====== DATA FOR PROCESSING

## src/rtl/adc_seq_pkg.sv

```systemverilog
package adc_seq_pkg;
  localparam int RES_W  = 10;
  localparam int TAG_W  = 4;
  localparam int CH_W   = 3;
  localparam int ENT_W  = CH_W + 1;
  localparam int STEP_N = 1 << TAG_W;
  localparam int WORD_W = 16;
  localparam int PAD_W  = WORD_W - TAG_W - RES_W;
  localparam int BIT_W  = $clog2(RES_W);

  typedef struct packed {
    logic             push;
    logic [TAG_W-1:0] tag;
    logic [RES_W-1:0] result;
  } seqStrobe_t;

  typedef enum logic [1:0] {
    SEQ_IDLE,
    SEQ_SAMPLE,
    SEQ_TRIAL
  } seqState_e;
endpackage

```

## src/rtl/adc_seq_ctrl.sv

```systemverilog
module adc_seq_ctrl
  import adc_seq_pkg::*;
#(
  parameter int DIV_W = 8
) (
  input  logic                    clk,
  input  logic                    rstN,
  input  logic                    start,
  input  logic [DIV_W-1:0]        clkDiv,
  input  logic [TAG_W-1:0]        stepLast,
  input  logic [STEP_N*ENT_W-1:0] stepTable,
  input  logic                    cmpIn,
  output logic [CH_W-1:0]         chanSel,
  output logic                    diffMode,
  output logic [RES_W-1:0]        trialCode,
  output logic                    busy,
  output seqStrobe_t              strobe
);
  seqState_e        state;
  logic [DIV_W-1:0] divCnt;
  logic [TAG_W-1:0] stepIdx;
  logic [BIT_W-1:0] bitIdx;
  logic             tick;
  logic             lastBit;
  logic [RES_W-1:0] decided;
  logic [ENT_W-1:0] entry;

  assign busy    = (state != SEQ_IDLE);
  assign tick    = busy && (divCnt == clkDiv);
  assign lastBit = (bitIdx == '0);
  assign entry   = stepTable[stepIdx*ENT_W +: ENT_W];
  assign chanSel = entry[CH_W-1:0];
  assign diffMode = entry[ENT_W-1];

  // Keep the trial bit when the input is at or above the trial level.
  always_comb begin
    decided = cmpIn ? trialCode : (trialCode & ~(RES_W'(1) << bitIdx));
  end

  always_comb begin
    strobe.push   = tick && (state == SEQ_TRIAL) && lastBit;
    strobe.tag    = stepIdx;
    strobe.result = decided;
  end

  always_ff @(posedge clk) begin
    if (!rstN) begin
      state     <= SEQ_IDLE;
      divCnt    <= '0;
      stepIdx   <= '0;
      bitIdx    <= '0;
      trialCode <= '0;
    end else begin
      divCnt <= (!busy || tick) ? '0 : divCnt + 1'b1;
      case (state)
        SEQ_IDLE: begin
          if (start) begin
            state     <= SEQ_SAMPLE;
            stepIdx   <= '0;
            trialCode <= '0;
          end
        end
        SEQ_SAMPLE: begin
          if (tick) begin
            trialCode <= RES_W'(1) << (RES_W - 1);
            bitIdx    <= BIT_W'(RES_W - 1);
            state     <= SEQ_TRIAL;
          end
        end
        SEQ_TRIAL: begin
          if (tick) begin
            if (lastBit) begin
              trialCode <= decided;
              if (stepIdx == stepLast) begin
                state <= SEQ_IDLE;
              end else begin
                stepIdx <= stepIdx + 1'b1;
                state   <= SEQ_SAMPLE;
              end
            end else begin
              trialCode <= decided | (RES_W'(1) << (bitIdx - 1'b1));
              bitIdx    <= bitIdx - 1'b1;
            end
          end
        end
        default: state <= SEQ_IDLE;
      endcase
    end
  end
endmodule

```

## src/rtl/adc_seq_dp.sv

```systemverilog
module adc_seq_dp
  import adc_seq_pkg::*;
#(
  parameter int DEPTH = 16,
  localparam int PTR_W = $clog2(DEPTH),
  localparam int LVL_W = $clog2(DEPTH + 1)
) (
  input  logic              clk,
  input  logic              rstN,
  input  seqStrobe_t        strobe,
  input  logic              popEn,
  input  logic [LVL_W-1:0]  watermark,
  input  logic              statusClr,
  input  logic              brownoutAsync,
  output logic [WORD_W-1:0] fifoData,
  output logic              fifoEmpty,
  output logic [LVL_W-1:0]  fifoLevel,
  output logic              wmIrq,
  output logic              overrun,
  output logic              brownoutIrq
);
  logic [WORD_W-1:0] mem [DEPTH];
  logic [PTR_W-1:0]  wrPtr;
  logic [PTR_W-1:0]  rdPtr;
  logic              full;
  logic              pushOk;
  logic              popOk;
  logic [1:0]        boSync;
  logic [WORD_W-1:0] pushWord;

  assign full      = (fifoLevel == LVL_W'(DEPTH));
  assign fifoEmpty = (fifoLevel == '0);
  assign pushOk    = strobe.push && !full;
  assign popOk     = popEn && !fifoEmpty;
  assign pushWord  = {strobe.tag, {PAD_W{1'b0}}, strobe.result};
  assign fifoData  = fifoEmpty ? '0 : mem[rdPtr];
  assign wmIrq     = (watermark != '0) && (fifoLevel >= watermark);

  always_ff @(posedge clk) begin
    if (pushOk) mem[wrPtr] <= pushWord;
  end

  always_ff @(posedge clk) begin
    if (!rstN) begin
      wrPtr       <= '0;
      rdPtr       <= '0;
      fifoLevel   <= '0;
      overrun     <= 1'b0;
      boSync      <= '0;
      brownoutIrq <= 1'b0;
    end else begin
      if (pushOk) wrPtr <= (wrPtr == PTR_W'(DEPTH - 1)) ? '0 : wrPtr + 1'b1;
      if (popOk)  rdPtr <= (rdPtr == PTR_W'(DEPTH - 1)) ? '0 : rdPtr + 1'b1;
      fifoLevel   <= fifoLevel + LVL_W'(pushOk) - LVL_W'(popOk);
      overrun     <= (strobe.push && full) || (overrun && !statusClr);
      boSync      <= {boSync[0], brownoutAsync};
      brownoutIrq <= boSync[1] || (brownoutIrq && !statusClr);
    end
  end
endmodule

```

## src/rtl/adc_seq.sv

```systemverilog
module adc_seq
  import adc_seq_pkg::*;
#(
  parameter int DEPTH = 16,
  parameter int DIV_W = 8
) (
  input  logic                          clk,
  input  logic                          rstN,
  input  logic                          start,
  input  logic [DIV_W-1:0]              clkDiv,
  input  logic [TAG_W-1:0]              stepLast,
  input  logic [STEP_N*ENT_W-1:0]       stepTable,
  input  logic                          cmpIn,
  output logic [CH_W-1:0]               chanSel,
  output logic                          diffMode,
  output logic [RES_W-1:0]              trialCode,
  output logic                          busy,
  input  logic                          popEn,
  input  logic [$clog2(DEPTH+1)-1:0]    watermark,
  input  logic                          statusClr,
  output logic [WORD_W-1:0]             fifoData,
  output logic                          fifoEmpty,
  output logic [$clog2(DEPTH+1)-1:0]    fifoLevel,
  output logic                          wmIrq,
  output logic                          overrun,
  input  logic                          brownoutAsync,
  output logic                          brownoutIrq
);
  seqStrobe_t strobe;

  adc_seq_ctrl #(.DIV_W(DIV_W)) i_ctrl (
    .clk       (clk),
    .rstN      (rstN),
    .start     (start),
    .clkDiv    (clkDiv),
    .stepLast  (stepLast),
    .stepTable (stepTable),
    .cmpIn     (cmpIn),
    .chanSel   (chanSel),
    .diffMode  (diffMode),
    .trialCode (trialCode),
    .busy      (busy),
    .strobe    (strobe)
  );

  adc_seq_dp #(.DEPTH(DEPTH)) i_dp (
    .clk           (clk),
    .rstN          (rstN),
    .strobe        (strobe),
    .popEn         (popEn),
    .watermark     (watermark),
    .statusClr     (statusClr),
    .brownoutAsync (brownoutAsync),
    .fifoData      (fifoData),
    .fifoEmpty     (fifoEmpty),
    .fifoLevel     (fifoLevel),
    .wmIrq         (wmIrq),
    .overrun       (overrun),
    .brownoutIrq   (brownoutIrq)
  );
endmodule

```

============
====== DATA FOR PROCESSING

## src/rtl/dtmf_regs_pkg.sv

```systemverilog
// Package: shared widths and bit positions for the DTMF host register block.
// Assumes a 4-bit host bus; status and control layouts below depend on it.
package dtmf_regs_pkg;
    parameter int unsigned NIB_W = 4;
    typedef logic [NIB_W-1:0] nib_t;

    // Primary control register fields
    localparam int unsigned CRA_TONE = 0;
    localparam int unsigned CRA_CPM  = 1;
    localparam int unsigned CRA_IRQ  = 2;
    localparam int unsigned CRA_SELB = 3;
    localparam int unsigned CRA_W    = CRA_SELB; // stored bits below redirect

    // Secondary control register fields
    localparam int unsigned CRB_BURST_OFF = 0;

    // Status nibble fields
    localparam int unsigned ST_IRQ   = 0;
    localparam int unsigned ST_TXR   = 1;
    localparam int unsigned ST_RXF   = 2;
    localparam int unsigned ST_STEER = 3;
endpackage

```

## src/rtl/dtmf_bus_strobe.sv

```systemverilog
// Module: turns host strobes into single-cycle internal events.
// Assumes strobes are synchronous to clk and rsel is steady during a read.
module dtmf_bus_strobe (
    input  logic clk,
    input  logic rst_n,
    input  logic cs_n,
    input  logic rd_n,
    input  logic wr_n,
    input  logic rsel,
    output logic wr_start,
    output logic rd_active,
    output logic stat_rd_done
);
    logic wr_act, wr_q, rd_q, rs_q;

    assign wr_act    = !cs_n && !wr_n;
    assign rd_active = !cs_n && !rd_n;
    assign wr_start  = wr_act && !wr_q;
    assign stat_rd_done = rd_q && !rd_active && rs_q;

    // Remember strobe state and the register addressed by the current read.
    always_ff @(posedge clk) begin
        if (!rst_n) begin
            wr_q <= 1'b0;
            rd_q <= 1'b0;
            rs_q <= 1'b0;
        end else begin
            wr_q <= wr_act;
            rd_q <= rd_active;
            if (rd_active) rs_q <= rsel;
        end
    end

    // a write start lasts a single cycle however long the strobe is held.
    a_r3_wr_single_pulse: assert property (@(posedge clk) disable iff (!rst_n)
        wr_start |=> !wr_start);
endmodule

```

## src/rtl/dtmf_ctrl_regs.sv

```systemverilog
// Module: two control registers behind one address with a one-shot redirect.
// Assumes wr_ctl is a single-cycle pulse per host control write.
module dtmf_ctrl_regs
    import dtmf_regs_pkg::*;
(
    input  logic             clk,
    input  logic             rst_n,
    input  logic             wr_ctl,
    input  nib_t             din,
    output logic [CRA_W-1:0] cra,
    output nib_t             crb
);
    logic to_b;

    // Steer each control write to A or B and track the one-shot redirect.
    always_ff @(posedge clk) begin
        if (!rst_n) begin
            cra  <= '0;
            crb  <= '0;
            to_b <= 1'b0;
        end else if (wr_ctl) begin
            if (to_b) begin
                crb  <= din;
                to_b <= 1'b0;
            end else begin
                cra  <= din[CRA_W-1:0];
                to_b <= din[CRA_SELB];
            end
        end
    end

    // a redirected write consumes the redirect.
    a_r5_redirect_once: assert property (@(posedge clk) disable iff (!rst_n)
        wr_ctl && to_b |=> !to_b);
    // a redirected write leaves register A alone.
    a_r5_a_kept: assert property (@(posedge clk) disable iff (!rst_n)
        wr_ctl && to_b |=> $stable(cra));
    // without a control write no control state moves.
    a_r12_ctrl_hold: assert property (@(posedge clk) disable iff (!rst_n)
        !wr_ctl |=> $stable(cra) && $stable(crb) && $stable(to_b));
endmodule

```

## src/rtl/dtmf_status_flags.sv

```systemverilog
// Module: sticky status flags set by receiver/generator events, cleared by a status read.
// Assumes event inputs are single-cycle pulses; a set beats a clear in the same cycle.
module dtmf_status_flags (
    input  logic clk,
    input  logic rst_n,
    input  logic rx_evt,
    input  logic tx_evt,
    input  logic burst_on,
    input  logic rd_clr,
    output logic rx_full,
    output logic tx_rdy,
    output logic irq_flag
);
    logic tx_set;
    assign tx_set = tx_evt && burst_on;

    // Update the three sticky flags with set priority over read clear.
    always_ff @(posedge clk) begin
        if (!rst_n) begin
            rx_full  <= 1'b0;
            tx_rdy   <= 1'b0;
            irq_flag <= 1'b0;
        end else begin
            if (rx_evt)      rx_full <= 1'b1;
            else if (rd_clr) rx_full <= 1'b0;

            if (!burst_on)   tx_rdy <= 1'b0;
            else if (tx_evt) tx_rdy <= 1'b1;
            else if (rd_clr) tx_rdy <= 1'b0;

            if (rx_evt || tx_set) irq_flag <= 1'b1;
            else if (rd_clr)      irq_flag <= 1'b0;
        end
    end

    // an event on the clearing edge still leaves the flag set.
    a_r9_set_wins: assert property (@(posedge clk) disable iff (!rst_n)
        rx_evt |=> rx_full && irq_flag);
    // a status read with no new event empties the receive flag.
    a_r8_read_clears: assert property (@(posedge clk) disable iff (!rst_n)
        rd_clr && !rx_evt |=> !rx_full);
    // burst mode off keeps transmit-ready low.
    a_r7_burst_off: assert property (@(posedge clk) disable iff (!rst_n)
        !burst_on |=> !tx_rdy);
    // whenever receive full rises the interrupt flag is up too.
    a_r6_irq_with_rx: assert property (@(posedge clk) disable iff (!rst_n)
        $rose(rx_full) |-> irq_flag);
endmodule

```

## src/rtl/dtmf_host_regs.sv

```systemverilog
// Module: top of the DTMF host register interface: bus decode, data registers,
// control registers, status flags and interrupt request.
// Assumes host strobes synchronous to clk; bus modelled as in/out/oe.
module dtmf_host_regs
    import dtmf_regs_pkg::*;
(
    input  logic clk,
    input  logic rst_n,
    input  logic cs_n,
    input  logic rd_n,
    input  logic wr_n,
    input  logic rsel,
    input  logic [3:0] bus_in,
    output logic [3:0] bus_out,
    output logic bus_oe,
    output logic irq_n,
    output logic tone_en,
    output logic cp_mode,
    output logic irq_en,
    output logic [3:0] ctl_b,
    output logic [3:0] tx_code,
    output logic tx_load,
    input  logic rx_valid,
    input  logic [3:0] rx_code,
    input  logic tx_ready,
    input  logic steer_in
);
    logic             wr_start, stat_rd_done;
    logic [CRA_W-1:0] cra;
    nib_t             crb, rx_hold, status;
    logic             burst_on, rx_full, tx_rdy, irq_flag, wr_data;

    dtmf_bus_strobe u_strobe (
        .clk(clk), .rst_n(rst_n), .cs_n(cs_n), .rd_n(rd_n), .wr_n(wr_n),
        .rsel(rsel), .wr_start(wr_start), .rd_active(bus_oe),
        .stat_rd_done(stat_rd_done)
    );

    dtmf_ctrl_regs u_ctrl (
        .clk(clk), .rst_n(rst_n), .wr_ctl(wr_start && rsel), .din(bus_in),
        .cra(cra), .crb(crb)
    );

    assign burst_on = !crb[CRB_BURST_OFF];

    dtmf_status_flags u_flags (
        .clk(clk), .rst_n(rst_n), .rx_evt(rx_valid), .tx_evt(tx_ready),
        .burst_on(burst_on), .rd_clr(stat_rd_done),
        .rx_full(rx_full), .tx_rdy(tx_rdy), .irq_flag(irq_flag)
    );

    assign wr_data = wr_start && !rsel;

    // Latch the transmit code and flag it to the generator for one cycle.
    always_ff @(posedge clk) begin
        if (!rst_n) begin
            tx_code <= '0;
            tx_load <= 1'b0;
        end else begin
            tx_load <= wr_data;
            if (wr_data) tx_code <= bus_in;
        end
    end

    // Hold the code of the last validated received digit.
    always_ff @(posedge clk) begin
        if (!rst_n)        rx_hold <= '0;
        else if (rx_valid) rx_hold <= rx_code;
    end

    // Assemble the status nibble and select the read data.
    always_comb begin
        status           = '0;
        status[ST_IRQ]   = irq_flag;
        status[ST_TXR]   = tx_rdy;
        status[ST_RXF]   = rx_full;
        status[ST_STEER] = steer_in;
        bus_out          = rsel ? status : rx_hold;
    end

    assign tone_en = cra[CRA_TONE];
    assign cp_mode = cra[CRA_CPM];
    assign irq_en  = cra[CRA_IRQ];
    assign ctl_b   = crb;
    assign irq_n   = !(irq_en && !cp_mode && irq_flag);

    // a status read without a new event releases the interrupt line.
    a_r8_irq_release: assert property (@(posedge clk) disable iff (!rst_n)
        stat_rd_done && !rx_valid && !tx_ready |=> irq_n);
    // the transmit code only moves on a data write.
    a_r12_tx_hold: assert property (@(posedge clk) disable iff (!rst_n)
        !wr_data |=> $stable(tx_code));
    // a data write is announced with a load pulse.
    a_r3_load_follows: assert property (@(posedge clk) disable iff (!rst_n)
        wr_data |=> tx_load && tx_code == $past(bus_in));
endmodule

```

============
====== DATA FOR PROCESSING

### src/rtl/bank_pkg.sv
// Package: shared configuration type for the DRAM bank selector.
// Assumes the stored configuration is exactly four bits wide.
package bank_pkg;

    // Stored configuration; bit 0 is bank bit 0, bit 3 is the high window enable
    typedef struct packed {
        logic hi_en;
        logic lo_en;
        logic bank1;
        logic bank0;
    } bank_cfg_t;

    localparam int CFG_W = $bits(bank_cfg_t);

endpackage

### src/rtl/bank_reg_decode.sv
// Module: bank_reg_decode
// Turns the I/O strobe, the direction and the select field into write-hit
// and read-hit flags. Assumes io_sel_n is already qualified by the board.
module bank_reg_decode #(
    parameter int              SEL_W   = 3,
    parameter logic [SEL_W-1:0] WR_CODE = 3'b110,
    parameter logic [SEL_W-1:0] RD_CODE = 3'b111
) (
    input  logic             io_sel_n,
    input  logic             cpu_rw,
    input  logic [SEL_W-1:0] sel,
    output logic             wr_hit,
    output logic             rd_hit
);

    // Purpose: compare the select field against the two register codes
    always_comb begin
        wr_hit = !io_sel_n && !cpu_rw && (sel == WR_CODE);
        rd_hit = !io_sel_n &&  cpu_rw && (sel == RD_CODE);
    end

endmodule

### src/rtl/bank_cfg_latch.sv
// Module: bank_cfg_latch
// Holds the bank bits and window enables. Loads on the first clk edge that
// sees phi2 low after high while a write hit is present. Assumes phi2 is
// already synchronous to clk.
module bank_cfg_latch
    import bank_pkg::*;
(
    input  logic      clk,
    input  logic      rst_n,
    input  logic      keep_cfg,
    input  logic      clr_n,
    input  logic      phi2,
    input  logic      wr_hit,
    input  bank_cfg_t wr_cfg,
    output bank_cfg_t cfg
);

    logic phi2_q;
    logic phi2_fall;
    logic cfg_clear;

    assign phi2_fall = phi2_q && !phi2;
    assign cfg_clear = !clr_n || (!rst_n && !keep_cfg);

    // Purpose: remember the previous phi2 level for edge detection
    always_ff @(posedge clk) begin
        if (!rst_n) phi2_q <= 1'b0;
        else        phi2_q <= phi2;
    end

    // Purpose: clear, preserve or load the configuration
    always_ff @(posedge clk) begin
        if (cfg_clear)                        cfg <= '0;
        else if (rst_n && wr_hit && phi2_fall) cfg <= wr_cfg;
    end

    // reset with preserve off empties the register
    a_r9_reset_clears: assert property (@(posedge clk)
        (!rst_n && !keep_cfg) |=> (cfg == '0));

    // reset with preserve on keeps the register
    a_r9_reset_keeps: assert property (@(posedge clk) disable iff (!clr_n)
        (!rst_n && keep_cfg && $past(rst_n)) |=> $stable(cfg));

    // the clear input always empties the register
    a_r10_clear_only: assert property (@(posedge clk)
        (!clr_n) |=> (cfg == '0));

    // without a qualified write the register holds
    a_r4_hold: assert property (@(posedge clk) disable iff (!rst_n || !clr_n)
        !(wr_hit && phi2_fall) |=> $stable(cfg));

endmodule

============

Find the word "wrPtr" in the entries. Copy each line that holds it.

  logic [PTR_W-1:0]  wrPtr;
    if (pushOk) mem[wrPtr] <= pushWord;
      wrPtr       <= '0;
      if (pushOk) wrPtr <= (wrPtr == PTR_W'(DEPTH - 1)) ? '0 : wrPtr + 1'b1;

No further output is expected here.